Problem requirements: Only lines containing "tools" belong in the answer, each copied from the entries below.

Saved data entries:
+--
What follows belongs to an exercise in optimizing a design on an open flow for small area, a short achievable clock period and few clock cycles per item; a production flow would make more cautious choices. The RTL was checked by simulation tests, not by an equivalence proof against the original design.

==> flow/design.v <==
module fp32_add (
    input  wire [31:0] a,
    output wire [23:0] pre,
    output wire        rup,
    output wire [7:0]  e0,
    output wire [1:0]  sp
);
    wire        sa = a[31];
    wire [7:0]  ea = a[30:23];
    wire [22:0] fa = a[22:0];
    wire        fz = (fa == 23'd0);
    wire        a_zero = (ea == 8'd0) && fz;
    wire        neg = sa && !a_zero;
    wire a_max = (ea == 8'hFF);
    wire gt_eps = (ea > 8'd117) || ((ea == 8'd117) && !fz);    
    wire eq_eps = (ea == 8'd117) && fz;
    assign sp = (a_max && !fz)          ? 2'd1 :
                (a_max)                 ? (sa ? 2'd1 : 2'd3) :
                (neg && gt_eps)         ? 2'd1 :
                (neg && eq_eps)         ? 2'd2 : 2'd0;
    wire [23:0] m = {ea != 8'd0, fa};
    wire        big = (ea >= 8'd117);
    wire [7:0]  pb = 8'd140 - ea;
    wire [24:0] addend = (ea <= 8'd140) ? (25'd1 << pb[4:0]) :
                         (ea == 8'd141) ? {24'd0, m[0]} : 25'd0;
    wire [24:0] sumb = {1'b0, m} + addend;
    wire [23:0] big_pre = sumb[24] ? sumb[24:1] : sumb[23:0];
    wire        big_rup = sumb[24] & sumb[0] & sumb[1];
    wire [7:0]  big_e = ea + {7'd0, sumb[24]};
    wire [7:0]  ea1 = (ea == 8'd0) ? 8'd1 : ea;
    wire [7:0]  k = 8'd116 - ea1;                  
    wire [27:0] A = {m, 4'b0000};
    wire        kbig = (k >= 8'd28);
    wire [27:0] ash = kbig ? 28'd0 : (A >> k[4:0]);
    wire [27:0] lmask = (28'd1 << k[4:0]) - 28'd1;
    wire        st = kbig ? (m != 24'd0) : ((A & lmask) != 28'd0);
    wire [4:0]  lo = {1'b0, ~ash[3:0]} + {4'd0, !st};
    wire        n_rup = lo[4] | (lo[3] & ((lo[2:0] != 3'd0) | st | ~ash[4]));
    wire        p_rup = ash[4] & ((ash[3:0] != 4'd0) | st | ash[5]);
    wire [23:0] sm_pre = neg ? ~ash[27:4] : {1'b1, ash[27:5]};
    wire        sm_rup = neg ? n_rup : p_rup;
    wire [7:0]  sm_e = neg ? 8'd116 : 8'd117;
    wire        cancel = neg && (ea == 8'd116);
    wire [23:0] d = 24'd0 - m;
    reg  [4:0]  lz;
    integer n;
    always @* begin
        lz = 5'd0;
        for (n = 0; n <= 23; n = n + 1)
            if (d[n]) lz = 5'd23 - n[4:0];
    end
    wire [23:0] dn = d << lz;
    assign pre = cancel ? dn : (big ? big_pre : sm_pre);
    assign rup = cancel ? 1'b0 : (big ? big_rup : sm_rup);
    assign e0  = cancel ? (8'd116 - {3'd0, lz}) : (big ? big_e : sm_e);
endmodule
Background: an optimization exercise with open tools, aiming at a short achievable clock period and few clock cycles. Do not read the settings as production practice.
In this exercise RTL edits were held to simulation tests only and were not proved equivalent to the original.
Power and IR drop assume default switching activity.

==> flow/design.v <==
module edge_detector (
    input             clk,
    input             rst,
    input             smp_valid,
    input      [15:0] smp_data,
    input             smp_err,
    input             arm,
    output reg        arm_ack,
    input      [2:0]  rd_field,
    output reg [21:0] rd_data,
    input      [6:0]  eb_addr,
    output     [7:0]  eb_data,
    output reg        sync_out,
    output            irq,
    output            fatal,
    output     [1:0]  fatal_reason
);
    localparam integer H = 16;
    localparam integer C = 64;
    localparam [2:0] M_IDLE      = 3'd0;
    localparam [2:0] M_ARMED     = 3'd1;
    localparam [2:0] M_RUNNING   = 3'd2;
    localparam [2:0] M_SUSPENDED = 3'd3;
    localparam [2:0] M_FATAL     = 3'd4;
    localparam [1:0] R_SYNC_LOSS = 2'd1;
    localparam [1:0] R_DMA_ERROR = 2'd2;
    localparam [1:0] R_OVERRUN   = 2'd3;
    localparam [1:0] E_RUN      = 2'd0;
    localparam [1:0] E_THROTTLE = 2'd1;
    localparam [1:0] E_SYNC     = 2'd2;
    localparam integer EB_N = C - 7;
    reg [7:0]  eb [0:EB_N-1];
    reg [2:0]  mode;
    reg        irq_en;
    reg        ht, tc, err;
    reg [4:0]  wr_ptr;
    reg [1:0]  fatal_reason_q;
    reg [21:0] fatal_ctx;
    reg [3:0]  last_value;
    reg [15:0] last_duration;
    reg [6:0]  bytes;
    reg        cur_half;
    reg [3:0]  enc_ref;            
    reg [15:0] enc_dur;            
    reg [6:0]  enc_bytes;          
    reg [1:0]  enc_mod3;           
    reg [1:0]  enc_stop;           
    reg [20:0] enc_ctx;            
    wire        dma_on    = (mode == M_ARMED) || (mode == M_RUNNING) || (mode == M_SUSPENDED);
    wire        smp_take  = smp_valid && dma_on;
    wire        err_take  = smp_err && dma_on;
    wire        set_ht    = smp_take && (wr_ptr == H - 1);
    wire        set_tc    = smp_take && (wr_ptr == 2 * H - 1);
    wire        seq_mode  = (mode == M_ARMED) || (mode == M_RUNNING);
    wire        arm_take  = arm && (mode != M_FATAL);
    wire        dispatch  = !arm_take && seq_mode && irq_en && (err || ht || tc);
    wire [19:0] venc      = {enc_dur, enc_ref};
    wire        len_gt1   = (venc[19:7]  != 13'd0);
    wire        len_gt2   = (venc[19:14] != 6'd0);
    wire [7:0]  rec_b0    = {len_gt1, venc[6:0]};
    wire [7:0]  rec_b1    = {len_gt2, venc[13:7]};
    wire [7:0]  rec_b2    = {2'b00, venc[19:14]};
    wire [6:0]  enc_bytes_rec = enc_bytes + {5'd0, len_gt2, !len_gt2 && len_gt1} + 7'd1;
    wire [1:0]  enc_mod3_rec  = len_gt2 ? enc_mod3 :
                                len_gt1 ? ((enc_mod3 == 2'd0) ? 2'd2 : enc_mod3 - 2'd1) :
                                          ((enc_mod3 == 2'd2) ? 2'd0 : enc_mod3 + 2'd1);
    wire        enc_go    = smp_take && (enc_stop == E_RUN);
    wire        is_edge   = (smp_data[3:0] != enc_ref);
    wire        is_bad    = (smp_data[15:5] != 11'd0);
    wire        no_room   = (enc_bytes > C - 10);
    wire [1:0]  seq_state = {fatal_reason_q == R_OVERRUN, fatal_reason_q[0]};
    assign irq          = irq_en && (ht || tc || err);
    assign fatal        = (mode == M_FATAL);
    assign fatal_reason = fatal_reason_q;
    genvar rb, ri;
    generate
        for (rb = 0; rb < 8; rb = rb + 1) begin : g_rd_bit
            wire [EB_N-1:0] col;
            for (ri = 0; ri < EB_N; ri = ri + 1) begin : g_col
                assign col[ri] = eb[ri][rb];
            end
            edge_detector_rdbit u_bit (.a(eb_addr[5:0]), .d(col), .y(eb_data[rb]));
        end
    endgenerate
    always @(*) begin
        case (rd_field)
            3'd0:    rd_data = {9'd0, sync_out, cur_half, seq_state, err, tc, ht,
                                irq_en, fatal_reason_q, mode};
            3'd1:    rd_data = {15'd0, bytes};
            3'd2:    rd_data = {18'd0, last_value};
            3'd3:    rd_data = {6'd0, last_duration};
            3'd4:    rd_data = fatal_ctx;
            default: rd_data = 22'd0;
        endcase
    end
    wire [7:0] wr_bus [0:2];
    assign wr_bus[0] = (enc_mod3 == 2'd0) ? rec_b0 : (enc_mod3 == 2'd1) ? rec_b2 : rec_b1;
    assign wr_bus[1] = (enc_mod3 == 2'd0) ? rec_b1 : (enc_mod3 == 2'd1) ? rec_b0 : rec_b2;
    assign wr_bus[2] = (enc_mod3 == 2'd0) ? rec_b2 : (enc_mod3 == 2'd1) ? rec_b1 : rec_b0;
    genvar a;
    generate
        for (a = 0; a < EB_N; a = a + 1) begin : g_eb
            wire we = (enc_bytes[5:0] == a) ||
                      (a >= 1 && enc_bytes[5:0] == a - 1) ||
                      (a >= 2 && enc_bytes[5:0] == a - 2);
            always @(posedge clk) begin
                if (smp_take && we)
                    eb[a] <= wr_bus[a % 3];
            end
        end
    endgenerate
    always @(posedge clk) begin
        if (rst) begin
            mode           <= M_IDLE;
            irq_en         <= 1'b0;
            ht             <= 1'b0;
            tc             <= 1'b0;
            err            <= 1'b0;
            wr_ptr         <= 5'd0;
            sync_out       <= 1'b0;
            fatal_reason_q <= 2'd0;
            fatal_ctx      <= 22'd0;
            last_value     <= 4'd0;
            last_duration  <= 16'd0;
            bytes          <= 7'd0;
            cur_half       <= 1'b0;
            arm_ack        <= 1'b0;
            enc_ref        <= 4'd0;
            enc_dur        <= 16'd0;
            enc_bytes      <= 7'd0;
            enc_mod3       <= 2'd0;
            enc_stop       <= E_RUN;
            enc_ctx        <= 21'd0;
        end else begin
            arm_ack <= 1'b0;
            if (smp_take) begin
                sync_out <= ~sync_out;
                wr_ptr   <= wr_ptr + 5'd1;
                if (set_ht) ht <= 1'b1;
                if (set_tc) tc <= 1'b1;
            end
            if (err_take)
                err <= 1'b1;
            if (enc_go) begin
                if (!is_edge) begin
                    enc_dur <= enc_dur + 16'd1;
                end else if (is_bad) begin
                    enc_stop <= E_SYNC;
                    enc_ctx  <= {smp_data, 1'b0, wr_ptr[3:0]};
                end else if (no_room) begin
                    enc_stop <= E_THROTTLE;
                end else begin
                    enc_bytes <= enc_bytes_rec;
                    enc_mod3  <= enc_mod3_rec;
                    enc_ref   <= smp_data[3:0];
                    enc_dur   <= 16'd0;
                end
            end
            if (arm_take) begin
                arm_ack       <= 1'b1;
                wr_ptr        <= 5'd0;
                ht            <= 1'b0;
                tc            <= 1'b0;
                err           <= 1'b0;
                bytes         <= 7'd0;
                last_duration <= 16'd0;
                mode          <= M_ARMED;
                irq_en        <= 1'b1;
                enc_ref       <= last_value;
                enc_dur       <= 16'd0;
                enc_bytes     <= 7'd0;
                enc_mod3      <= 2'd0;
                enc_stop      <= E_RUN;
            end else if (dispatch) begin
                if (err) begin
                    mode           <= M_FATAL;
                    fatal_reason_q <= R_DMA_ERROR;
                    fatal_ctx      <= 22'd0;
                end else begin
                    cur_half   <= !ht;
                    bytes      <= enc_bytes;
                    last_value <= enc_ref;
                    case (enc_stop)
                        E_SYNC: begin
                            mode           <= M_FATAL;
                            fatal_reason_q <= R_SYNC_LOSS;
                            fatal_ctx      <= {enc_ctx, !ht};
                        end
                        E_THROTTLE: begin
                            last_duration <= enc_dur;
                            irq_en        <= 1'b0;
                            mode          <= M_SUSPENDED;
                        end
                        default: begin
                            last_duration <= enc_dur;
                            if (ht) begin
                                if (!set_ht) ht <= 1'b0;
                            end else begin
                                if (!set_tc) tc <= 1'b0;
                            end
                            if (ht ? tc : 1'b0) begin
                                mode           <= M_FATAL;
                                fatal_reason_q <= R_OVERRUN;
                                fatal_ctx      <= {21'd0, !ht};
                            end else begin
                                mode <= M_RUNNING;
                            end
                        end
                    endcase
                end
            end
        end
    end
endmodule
+--
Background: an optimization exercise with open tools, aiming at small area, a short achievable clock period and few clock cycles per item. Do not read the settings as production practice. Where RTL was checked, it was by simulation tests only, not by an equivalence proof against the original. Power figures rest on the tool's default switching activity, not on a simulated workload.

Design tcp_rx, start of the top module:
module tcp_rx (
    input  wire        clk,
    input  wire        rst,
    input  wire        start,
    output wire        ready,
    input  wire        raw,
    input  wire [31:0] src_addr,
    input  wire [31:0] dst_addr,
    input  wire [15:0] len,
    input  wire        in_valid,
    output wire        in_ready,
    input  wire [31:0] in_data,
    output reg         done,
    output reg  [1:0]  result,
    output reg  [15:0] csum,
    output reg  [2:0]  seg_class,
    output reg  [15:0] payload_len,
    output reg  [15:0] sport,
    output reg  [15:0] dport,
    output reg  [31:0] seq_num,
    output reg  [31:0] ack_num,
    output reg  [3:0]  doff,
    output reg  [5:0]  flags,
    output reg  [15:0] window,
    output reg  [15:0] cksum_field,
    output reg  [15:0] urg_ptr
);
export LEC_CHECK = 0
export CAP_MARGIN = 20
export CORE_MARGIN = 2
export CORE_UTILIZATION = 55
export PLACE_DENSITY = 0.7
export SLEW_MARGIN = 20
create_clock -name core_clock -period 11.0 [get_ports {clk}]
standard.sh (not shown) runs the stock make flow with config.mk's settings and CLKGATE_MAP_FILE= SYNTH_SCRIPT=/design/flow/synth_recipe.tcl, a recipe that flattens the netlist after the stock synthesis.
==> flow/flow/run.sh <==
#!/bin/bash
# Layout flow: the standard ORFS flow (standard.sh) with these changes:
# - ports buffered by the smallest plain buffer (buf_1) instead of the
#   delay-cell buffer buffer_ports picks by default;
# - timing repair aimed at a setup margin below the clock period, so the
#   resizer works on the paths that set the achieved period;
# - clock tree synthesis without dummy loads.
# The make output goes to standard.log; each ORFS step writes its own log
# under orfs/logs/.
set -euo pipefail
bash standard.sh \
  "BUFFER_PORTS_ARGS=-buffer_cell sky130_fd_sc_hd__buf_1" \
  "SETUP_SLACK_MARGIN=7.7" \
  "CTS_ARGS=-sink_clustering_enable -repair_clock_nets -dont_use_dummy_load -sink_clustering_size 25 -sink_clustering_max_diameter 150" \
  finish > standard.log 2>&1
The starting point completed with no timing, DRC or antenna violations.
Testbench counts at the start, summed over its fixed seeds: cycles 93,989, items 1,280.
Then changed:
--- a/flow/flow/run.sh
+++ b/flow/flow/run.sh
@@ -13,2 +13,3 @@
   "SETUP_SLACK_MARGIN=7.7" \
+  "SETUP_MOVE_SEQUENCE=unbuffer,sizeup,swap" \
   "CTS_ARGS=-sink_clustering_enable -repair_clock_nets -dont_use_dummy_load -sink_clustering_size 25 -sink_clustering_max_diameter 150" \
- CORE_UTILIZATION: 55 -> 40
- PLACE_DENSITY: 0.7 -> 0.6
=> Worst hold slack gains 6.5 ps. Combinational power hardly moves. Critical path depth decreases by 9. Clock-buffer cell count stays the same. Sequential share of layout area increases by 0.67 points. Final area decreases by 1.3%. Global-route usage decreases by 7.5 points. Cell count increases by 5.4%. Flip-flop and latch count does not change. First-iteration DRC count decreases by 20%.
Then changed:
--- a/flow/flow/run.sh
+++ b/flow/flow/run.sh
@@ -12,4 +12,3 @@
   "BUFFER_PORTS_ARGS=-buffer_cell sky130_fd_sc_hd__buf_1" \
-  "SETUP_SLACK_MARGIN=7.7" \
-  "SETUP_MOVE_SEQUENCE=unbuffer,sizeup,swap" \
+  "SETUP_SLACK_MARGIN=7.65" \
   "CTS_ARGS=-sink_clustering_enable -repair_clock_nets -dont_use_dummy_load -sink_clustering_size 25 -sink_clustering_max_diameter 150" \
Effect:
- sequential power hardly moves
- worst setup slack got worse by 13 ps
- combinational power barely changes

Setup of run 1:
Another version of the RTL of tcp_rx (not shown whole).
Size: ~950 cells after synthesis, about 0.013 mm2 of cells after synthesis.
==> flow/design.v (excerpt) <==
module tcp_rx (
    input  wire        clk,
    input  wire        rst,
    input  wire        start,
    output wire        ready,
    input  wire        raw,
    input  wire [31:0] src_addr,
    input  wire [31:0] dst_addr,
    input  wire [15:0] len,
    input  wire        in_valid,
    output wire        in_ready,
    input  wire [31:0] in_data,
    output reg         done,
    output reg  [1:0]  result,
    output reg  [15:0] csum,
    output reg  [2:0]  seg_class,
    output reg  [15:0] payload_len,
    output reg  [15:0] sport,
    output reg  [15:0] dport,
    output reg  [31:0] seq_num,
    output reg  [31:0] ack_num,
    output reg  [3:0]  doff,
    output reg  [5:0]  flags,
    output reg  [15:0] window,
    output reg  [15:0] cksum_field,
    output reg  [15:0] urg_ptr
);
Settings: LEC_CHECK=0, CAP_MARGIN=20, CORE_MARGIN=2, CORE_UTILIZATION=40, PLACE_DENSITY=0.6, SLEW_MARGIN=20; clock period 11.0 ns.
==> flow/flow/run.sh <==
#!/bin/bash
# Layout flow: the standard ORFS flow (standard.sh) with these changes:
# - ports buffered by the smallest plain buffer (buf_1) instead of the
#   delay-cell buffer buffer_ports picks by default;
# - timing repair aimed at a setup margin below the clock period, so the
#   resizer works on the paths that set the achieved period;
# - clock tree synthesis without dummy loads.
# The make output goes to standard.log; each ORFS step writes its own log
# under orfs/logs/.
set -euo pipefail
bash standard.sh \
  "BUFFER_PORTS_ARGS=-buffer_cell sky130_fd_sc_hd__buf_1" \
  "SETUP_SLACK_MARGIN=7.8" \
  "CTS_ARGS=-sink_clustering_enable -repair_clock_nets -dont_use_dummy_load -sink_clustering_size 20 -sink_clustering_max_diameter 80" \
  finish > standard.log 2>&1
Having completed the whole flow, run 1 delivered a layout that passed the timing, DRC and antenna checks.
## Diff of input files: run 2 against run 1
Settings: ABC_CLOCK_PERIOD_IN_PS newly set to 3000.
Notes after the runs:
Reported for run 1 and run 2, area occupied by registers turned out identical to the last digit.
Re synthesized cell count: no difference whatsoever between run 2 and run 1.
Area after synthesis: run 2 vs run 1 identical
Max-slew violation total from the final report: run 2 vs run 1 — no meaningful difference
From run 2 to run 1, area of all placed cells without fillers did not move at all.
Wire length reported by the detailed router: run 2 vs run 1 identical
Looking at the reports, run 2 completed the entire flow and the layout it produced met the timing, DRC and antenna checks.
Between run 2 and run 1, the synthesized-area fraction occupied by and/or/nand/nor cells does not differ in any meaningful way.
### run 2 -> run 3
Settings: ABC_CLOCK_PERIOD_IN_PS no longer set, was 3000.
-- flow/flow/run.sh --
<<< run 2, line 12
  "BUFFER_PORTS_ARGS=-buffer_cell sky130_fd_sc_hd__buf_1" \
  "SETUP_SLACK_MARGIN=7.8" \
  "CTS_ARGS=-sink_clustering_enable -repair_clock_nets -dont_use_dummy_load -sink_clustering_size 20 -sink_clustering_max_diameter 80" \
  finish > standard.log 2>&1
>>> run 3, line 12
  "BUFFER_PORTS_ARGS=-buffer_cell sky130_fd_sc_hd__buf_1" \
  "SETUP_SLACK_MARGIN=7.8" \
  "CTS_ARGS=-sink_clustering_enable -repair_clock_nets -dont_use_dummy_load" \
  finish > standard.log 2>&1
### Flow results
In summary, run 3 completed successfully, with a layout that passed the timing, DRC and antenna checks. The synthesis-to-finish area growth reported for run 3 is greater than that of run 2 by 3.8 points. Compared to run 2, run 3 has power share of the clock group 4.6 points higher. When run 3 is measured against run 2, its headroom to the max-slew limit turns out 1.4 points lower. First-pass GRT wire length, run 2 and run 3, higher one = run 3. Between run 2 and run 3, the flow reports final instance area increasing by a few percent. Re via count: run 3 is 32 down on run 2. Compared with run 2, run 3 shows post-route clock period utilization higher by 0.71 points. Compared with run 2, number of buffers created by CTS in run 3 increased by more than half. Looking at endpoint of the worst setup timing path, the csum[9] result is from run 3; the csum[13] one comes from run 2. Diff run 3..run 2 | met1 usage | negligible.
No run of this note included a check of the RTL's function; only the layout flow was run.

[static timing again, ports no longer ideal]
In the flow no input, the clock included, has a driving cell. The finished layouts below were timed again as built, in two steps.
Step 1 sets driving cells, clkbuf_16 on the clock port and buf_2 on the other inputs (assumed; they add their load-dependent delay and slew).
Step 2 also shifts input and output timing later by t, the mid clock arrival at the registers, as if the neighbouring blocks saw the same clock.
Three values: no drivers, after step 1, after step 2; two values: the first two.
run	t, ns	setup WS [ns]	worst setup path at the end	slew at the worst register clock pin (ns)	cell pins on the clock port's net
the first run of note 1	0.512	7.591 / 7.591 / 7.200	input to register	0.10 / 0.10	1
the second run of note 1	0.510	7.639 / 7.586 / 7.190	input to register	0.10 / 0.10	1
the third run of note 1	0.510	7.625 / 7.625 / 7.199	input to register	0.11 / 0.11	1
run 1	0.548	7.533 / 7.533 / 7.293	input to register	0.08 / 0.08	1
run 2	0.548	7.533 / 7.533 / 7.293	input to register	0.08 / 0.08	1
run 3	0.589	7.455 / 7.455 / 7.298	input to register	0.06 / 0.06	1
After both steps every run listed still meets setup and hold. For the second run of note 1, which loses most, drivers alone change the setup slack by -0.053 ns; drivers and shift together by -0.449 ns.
+--
Your response:
Background: an optimization exercise with open tools, aiming at a short achievable clock period and few clock cycles. Do not read the settings as production practice.
Background: an optimization exercise with open tools, aiming at small area, a short achievable clock period and few clock cycles per item. Do not read the settings as production practice. Where RTL was checked, it was by simulation tests only, not by an equivalence proof against the original. Power figures rest on the tool's default switching activity, not on a simulated workload.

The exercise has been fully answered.